Apply Kruskal's algorithm in the clustering of a graph so big that the distances (i.e., edge costs) are only defined implicitly, rather than being provided as an explicit list.
The data set is found in clustering_big.txt
, which has the format:
[# of nodes] [# of bits for each node's label]
[first bit of node 1] ... [last bit of node 1]
[first bit of node 2] ... [last bit of node 2]
...
The distance between two nodes u and v is defined as the Hamming distance between the two nodes' labels.

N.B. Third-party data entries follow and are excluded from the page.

What follows belongs to an exercise in optimizing a design on an open flow for small area, a short achievable clock period and few clock cycles; a production flow would make more cautious choices. Where RTL was checked, it was by simulation tests only, not by an equivalence proof against the original. Power is estimated from default activity; no workload was simulated.

==> trial 65 <==
Design tpfc, start of the top module:
module tpfc (
    input  wire        clk,
    input  wire        rst,
    output wire        ready,
    input  wire        reg_req,
    input  wire        reg_we,
    input  wire [5:0]  reg_addr,
    input  wire [31:0] reg_wdata,
    output reg  [31:0] reg_rdata,
    input  wire        fb_req,
    input  wire        fb_we,
    input  wire [16:0] fb_addr,
    input  wire [7:0]  fb_wdata,
    output reg  [7:0]  fb_rdata,
    input  wire        cmd_valid,
    input  wire [15:0] cmd
);
make LEC_CHECK=0 CAP_MARGIN=30 CORE_MARGIN=2 CORE_UTILIZATION=40 PLACE_DENSITY=0.6 SETUP_SLACK_MARGIN=4.5 SLEW_MARGIN=30 finish   # period 8.0 ns
run.sh (not shown) runs the stock make flow with config.mk's settings and CLKGATE_MAP_FILE= SYNTH_SCRIPT=/design/flow/synth_recipe.tcl, a recipe that flattens the netlist after the stock synthesis.
==> trial 47: changes against trial 65 <==
--- a/flow/design.v
+++ b/flow/design.v
@@ -69,18 +69,18 @@
     reg        conv_sel;      
     reg [2:0]  vg;            
     reg        lastq;         
     reg [4:0]  gsel;          
     reg [7:0]  gmask;         
     reg [5:0]  ve;            
     reg [5:0]  e1;            
     reg [5:0]  raddr;         
-    reg [7:0]  gq0, gq1, gq2;     
-    reg [7:0]  wq0, wq1, wq2;     
+    reg [7:0]  gq0, gq1, gq2;         
+    reg [7:0]  wq0, wq1, wq2, wq3;    
     reg [32:0] cz;            
     assign ready = !busy;
     wire acc_cmd = !busy && !rst && cmd_valid;
     wire acc_reg = !busy && !rst && !cmd_valid && reg_req;
     wire acc_fb  = !busy && !rst && !cmd_valid && !reg_req && fb_req;
     function invalid_ratio;
         input [31:0] p;
         begin
@@ -99,30 +99,40 @@
     wire [32:0] cv_x3 = cv_r[2] ? {4'd0,  cv_x2[32:4]}  : cv_x2;
     wire [32:0] cv_x4 = cv_r[3] ? {8'd0,  cv_x3[32:8]}  : cv_x3;
     wire [32:0] cv_x5 = cv_r[4] ? {16'd0, cv_x4[32:16]} : cv_x4;
     wire [32:0] cv_x6 = cv_r[5] ? {32'd0, cv_x5[32]}    : cv_x5;
     wire [32:0] cv_z  = (cv_r[7:6] != 2'd0) ? 33'd0 : cv_x6;
     wire [31:0] cv_out = cz[32:1] + {31'd0, cz[0]};
     always @(posedge clk)
         cz <= cv_z;
+    always @(posedge clk) begin
+        gq0 <= g3[7:0];
+        gq1 <= g3[15:8];
+        gq2 <= g2b[15:8];
+        wq0 <= w3a[7:0];
+        wq1 <= w3a[15:8];
+        wq2 <= w3b[7:0];
+        wq3 <= w3b[15:8];
+    end
     wire [7:0] op  = cmd[15:8];
     wire [7:0] imm = cmd[7:0];
     wire       imm0 = (imm == 8'h00);
     wire d_ckclr   = (op == 8'h01) && imm0;
     wire d_ckbyte  = (op == 8'h02);
     wire d_ckrange = (op == 8'h03) && imm0;
     wire d_r2f     = (op == 8'h10) && (imm[7:1] == 7'd0);
     wire d_encode  = (op == 8'h20) && imm0;
     wire d_valid   = (op == 8'h21) && imm0;
     wire d_bldtp   = (op == 8'h30) && imm0;
     wire d_bldrst  = (op == 8'h31) && imm0;
     wire d_bldpoll = (op == 8'h32) && imm0;
+    wire [7:0] ck_ab = ck_a + ck_b;
     wire [7:0] ckb_a = ck_a + imm;
-    wire [7:0] ckb_b = ck_b + ck_a + imm;
+    wire [7:0] ckb_b = ck_ab + imm;
     wire [17:0] range_end = {1'b0, rstart} + {1'b0, rcount};
     wire        range_bad = range_end > FB_SIZE;
     wire        range_nil = (rcount == 17'd0);
     wire [5:0]  range_e   = rstart[5:0] + rcount[5:0] - 6'd1;
     wire        plen_bad  = plen > MAX_PAYLOAD;
     wire        tpidx_bad = tpidx > TPIDX_MAX;
     wire        tp_ok     = !ratio_bad && !lock_bad && !tpidx_bad;
     wire [15:0] fb_len    = {fb[5], fb[4]};
@@ -185,23 +195,24 @@
     wire [15:0] w1b = csa(w07, w08, w02);
     wire [15:0] w1c = csa(w04, w10, w11);
     wire [15:0] w1d = csa(w01, w06, w09);
     wire [15:0] w2a = csa(w1a[7:0], w1a[15:8], w1b[7:0]);
     wire [15:0] w2b = csa(w1b[15:8], w1c[7:0], w1c[15:8]);
     wire [15:0] w2c = csa(w1d[7:0], w1d[15:8], w12);
     wire [15:0] w3a = csa(w2a[7:0], w2a[15:8], w2b[7:0]);
     wire [15:0] w3b = csa(w2b[15:8], w2c[7:0], w2c[15:8]);
-    wire [15:0] w4  = csa(w3a[7:0], w3a[15:8], w3b[7:0]);
     wire [15:0] a1  = csa(ck_a, gq0, gq1);
-    wire [7:0]  nsa = a1[7:0] + a1[15:8] + gq2;
+    wire [15:0] a2  = csa(a1[7:0], a1[15:8], gq2);
+    wire [7:0]  nsa = a2[7:0] + a2[15:8];
     wire [15:0] b1a = csa(ck_b, {ck_a[4:0], 3'd0}, wq0);
-    wire [15:0] b1b = csa(b1a[7:0], b1a[15:8], wq1);
-    wire [15:0] b1c = csa(b1b[7:0], b1b[15:8], wq2);
-    wire [7:0]  nsb = b1c[7:0] + b1c[15:8];
+    wire [15:0] b1b = csa(wq1, wq2, wq3);
+    wire [15:0] b2a = csa(b1a[7:0], b1a[15:8], b1b[7:0]);
+    wire [15:0] b3a = csa(b2a[7:0], b2a[15:8], b1b[15:8]);
+    wire [7:0]  nsb = b3a[7:0] + b3a[15:8];
     wire [2:0] tt  = ~ve[2:0];
     wire [7:0] fta = (tt[0] ? ck_a : 8'd0) + (tt[1] ? {ck_a[6:0], 1'b0} : 8'd0)
                    + (tt[2] ? {ck_a[5:0], 2'd0} : 8'd0);
     wire [7:0] fb_b = ck_b - fta;
     wire [5:0] rd_idx   = busy ? raddr : fb_addr[5:0];
     wire       rd_in    = busy || (fb_addr < 17'd40);
     wire [7:0] rd_byte  = rd_in ? fb[rd_idx] : 8'd0;
     wire [63:0] ra;      
@@ -251,18 +262,19 @@
     wire [8*FB_SIZE-1:0] rst_image = {240'd0, rst_payload, 48'd0};
     wire [8*FB_SIZE-1:0] hdr_image = {272'd0, h_lenhi, h_len, h_id, h_cls, SYNC2, SYNC1};
     genvar g;
     generate
         for (g = 0; g < FB_SIZE; g = g + 1) begin : g_fb
             reg [7:0] b;
             assign fb[g] = b;
             wire sel_hdr = go_hdr && g < 6;
-            wire sel_tp  = (go_tp && g >= 6 && g < 38 && !(g >= 22 && g < 30)) ||
-                           (tp1 && g >= 22 && g < 26) ||
+            wire sel_tp  = (go_tp && g >= 6 && g < 10) ||
+                           (tp1 && g >= 10 && g < 26) ||
+                           (tp1 && g >= 30 && g < 38) ||
                            (tp2 && g >= 26 && g < 30);
             wire sel_rst = go_rst && g >= 6 && g < 10;
             wire sel_pol = go_poll && g == 6;
             wire sel_bus = (wr_host && fb_addr[5:0] == g) ||
                            (wr_ck && (e1 == g || e1 + 6'd1 == g));
             always @(posedge clk) begin
                 if (sel_hdr)
                     b <= hdr_image[g*8 +: 8];
@@ -372,22 +384,16 @@
             conv_sel  <= 1'b0;
             vg        <= 3'd0;
             lastq     <= 1'b0;
             gsel      <= 5'd0;
             gmask     <= 8'd0;
             ve        <= 6'd0;
             e1        <= 6'd0;
             raddr     <= 6'd0;
-            gq0       <= 8'd0;
-            gq1       <= 8'd0;
-            gq2       <= 8'd0;
-            wq0       <= 8'd0;
-            wq1       <= 8'd0;
-            wq2       <= 8'd0;
             err       <= E_OK;
             sealed    <= 1'b0;
             ck_a      <= 8'd0;
             ck_b      <= 8'd0;
             cls       <= 8'd0;
             id        <= 8'd0;
             plen      <= 16'd0;
             flen      <= 17'd0;
@@ -501,22 +507,16 @@
             end
             if (tp2) begin
                 tp2      <= 1'b0;
                 conv_sel <= 1'b0;
             end
             s2  <= s1;
             s2l <= s1 && lastq;
             if (s1) begin
-                gq0   <= g3[7:0];
-                gq1   <= g3[15:8];
-                gq2   <= g2b[15:8];
-                wq0   <= w4[7:0];
-                wq1   <= w4[15:8];
-                wq2   <= w3b[15:8];
                 vg    <= vg_n;
                 lastq <= last_n;
                 gsel  <= slot_of(vg_n);
                 gmask <= last_n ? mask_to(ve[2:0]) : 8'hFF;
                 if (lastq)
                     s1 <= 1'b0;
             end
             if (s2) begin
==> notes <==
Between trial 47 and trial 65, the lower critical path depth is in trial 65 (gap 3). Between trial 47 and trial 65, the lower first-iteration DRC count is in trial 65 (gap about 2%, measured against trial 65). In trial 65 the non-clock buffer count is lower than in trial 47, by 15. Between trial 47 and trial 65, the lower sequential share of layout area is in trial 65 (gap 0.34 points). Between trial 47 and trial 65, the lower clock skew is in trial 47 (gap 0.0017 ns). Of trial 47 and trial 65, trial 65 has the higher count of clock-buffer cells in the layout (gap 26). Of trial 47 and trial 65, trial 65 has the higher hold slack (gap 0.010 ns).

What is the largest value of k such that there is a k-clustering with spacing at least 3? That is, how many clusters are needed to ensure that no pair of nodes with all but 2 bits in common get split into different clusters?
-
A minimum spacing of 3 dictates that all edges that will be considered by Kruskal's algorithm for being incorporated into connected components (which represent clusters) will be either of cost 1 or 2. Specifically, EVERY edge of cost 1 and EVERY edge of cost 2 will be considered.
-
The possible neighbors to consider for any one node, then, are those that contain either 1 bit or 2 bits complemented from the node. This leads to 300 possible neighboring nodes that would be 1 or 2 away per node: 24 possible with 1 changed bit + 276 (n choose 2) possibilities with 2 changed bits.
-
Calculate all 300 possible neighbors per each of the ~200,000 nodes (actually less - store them in a set to see how many discreet nodes are in the data set) giving < 60,000,000 possible neighboring nodes, a manageable number.
-
For each node, determine which of its 300 possible neighboring nodes are actually present in the data, and for each, add the appropriate edge with the corresponding cost (1 or 2) to your edges to consider with Kruskal's.
-
Finally, run Kruskal's algorithm on the entire graph, considering all edges of cost 1 followed by all of cost 2, halting once these edges have been exhausted. Since only edges up to the desired minimum spacing (3 in this case, so edges of cost 1 or 2) were considered, and precisely all of them were considered, the number of remaining connected components / clusters is the maximum k. Any higher k would require at least 2 clusters to have a spacing > 2.
This implementation could be significantly sped up by using ints
, bitmap
s, and the bitwise xor
operator instead
of string
s, itertools.combination
s, and index replacement.
- Make sure you have python3 installed in your current environment
- cd into the
kruskals_as_clustering
directory - run
python3 big_cluster.py